# Work required
Each line in the records below, from the one that contains "rowbits <= d_rowbits;" to the one that contains "step_neg <= d_step[15];", should be reproduced exactly, the first and last included.

(Dataset entries)
-- Opening Marker --

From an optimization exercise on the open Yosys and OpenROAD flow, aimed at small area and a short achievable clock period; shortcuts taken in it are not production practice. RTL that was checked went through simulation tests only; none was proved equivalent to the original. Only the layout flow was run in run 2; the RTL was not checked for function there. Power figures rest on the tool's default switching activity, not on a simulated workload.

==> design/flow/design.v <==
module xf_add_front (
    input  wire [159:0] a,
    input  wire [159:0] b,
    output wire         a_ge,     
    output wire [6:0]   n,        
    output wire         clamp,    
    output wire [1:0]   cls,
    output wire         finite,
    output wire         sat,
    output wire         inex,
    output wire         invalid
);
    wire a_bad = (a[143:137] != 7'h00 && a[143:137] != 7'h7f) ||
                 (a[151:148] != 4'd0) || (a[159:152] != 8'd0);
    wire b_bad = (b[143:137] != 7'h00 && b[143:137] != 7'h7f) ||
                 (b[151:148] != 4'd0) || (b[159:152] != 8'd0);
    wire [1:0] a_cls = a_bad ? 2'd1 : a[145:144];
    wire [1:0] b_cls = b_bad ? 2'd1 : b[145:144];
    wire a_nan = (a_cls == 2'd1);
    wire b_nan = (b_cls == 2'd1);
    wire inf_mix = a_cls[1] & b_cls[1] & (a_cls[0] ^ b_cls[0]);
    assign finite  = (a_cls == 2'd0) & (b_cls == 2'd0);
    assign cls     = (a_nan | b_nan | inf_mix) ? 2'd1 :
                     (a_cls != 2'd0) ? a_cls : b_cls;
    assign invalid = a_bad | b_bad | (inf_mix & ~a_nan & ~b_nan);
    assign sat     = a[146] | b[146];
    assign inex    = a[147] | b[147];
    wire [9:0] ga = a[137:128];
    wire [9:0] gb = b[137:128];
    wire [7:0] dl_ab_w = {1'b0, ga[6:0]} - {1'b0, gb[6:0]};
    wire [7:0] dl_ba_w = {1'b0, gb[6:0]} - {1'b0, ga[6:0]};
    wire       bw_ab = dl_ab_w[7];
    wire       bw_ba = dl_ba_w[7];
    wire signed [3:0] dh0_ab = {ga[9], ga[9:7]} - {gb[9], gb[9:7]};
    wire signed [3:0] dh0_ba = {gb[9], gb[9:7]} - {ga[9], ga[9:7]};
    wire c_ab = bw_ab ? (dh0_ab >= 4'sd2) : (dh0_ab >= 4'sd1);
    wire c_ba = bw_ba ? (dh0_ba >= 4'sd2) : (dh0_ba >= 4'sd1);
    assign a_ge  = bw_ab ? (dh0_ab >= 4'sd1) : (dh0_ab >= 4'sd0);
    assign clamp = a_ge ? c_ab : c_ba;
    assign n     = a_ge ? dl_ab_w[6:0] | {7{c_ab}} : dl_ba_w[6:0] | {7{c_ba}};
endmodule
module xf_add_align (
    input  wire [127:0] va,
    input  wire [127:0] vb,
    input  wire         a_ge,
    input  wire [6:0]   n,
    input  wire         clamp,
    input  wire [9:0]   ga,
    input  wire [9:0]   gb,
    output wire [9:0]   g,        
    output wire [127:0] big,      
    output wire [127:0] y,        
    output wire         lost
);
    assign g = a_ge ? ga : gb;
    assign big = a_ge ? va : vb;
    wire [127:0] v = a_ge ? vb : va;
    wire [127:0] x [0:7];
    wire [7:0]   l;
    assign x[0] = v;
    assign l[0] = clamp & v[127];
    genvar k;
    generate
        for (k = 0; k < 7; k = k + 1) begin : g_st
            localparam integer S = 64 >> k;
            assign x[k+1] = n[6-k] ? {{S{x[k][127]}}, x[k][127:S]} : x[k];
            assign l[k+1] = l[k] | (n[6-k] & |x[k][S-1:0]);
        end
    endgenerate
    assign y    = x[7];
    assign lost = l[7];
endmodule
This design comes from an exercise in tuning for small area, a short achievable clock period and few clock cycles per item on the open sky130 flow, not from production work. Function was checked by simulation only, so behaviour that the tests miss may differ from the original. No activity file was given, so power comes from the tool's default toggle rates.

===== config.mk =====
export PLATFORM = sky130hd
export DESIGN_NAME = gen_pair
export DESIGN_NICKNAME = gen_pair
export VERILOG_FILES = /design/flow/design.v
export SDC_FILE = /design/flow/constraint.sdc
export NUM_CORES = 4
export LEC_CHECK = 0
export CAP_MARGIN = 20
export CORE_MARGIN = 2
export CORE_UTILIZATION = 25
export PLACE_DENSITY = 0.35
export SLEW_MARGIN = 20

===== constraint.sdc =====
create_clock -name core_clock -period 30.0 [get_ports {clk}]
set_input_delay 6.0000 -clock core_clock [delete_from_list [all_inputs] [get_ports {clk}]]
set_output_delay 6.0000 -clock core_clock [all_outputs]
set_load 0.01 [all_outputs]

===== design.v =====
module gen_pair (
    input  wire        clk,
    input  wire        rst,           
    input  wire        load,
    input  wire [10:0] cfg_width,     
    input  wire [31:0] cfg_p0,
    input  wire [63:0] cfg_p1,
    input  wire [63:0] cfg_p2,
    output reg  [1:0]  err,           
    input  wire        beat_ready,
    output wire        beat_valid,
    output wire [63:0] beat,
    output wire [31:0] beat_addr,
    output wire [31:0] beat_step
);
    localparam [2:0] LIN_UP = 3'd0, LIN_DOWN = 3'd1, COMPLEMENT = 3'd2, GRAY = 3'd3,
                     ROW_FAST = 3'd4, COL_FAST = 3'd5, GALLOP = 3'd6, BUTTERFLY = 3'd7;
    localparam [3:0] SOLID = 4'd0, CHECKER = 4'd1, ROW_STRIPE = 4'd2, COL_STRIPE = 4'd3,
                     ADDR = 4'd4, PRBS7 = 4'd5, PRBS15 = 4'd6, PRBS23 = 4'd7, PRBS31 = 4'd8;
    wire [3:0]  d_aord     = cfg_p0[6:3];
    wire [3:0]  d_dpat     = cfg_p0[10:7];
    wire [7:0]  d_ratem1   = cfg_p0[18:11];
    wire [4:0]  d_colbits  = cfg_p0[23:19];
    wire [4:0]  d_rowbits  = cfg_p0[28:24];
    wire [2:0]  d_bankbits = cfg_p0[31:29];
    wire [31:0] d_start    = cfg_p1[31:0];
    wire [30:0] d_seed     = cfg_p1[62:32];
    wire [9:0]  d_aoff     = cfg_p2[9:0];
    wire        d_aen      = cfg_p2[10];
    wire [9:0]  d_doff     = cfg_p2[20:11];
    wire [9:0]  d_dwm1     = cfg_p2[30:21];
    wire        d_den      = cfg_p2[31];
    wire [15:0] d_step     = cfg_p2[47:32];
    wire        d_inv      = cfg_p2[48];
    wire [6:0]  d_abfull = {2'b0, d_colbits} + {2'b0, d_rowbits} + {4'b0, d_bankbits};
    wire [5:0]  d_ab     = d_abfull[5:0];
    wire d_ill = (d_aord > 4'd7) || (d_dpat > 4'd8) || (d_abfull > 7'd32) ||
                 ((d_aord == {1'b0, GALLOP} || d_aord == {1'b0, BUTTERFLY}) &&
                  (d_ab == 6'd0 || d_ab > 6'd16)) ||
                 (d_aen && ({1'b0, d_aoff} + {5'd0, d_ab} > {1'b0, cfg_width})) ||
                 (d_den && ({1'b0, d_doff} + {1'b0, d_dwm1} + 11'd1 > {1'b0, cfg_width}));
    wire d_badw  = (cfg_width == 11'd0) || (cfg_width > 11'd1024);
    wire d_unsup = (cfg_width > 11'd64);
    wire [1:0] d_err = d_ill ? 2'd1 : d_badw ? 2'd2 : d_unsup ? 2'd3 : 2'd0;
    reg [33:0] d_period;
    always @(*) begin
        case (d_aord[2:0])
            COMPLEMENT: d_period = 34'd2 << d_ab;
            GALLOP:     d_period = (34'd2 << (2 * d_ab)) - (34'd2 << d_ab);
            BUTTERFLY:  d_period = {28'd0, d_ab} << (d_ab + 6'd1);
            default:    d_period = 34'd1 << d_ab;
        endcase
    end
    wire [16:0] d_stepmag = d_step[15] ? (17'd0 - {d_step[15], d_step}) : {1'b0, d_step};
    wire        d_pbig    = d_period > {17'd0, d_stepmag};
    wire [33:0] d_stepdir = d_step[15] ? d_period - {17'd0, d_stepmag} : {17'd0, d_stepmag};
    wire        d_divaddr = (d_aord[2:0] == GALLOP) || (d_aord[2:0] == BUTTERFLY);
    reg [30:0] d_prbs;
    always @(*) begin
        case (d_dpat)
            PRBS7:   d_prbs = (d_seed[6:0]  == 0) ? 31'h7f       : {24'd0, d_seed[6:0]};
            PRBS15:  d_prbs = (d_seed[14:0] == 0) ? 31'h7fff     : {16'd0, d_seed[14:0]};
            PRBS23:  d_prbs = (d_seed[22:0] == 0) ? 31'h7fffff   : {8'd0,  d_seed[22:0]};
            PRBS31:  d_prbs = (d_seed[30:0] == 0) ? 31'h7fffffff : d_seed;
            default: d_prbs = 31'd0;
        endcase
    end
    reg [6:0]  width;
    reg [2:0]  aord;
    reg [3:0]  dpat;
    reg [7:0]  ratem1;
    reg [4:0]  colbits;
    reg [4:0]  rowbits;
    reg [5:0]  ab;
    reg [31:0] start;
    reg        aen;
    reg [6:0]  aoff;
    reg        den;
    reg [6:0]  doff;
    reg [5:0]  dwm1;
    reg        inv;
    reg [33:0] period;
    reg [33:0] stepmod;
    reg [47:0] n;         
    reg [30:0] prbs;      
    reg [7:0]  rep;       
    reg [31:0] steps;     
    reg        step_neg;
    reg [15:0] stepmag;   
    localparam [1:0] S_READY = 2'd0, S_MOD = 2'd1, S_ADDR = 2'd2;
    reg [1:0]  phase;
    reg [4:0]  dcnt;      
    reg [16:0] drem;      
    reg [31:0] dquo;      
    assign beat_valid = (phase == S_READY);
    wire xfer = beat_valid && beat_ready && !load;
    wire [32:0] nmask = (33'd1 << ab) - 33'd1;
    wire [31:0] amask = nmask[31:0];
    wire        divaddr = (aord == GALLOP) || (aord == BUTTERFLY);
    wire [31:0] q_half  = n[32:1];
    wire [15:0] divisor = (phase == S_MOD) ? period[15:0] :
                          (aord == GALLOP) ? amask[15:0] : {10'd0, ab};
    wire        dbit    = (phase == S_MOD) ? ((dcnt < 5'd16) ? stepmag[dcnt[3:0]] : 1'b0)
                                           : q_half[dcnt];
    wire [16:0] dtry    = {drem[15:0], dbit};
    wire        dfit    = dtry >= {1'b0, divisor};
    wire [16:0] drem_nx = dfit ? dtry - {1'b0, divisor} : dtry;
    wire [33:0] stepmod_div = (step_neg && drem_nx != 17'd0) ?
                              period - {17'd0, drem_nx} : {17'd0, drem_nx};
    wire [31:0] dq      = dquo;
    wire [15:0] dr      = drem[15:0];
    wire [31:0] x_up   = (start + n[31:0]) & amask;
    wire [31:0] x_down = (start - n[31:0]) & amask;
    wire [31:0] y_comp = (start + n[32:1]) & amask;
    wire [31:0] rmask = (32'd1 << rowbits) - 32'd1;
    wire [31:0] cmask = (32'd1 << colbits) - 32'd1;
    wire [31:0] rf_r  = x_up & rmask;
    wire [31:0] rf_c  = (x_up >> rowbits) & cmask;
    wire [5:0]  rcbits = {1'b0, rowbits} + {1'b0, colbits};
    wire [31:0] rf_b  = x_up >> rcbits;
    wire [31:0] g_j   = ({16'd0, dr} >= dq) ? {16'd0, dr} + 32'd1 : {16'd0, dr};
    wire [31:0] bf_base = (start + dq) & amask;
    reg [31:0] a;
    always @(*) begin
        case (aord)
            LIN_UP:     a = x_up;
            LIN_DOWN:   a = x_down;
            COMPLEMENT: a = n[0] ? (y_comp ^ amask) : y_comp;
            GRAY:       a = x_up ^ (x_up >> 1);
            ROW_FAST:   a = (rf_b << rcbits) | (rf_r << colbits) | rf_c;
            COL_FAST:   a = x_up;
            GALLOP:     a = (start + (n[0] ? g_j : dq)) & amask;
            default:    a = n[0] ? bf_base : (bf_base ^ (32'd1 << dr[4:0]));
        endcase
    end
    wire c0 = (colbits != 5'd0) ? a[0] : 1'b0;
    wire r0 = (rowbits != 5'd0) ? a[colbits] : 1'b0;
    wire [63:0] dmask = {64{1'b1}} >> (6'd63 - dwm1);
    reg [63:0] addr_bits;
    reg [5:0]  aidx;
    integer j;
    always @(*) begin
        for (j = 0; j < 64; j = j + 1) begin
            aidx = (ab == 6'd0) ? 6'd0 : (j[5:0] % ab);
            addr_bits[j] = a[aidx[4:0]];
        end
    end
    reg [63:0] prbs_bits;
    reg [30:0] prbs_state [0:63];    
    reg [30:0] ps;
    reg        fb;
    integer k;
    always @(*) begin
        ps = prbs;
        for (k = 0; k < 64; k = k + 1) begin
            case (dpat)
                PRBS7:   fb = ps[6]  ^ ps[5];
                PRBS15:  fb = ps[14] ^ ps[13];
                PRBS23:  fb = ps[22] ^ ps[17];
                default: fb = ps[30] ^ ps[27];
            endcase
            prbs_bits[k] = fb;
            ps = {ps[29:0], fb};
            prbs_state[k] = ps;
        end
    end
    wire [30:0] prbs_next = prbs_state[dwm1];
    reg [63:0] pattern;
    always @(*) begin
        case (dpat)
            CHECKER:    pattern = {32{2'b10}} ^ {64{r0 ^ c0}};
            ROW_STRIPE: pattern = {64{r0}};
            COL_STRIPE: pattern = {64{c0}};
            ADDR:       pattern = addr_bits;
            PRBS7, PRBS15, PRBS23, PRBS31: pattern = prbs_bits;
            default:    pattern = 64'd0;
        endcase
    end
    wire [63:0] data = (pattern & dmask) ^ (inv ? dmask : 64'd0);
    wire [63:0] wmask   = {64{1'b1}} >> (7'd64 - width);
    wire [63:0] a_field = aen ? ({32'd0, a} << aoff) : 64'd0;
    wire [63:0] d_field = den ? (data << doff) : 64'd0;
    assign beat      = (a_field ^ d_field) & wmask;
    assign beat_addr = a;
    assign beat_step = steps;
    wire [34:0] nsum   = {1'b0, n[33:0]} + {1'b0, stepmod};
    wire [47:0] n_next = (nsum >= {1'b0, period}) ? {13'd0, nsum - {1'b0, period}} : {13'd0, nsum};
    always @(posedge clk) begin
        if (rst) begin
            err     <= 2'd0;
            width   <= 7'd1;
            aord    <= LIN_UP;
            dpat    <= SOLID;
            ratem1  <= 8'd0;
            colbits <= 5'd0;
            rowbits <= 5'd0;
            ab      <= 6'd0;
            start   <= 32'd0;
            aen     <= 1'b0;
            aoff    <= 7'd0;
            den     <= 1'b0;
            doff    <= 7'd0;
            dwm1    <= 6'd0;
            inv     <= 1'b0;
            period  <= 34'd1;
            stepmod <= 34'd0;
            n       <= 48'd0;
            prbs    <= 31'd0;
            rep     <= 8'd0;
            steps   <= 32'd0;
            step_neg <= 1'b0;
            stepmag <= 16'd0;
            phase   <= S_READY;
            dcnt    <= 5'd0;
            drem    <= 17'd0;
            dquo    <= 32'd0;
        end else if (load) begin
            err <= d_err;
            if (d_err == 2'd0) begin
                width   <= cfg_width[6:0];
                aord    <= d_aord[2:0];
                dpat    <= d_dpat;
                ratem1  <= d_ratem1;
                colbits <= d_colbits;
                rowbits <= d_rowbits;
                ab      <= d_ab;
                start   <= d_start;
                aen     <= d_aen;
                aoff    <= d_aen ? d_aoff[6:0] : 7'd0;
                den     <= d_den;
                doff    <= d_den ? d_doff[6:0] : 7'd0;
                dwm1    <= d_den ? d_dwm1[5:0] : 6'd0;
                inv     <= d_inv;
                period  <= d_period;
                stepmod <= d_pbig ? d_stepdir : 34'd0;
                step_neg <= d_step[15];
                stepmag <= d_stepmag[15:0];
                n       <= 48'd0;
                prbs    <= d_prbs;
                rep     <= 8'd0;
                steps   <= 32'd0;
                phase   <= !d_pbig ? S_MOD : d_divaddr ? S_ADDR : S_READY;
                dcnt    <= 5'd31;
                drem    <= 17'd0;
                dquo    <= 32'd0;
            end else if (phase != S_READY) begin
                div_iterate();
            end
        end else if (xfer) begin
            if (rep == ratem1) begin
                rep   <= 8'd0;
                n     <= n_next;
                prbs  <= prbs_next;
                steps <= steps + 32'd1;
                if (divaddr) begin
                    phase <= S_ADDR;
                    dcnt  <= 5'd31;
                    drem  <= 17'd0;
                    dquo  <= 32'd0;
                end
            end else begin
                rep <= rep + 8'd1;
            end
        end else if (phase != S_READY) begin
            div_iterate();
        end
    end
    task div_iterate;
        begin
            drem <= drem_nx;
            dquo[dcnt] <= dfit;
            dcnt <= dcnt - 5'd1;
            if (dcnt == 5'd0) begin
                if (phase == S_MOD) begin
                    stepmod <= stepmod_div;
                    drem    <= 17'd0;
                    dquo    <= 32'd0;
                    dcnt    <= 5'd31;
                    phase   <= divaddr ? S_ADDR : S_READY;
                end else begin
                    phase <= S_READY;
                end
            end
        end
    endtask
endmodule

-- Closing Marker --

# Result for this exercise
                rowbits <= d_rowbits;
                ab      <= d_ab;
                start   <= d_start;
                aen     <= d_aen;
                aoff    <= d_aen ? d_aoff[6:0] : 7'd0;
                den     <= d_den;
                doff    <= d_den ? d_doff[6:0] : 7'd0;
                dwm1    <= d_den ? d_dwm1[5:0] : 6'd0;
                inv     <= d_inv;
                period  <= d_period;
                stepmod <= d_pbig ? d_stepdir : 34'd0;
                step_neg <= d_step[15];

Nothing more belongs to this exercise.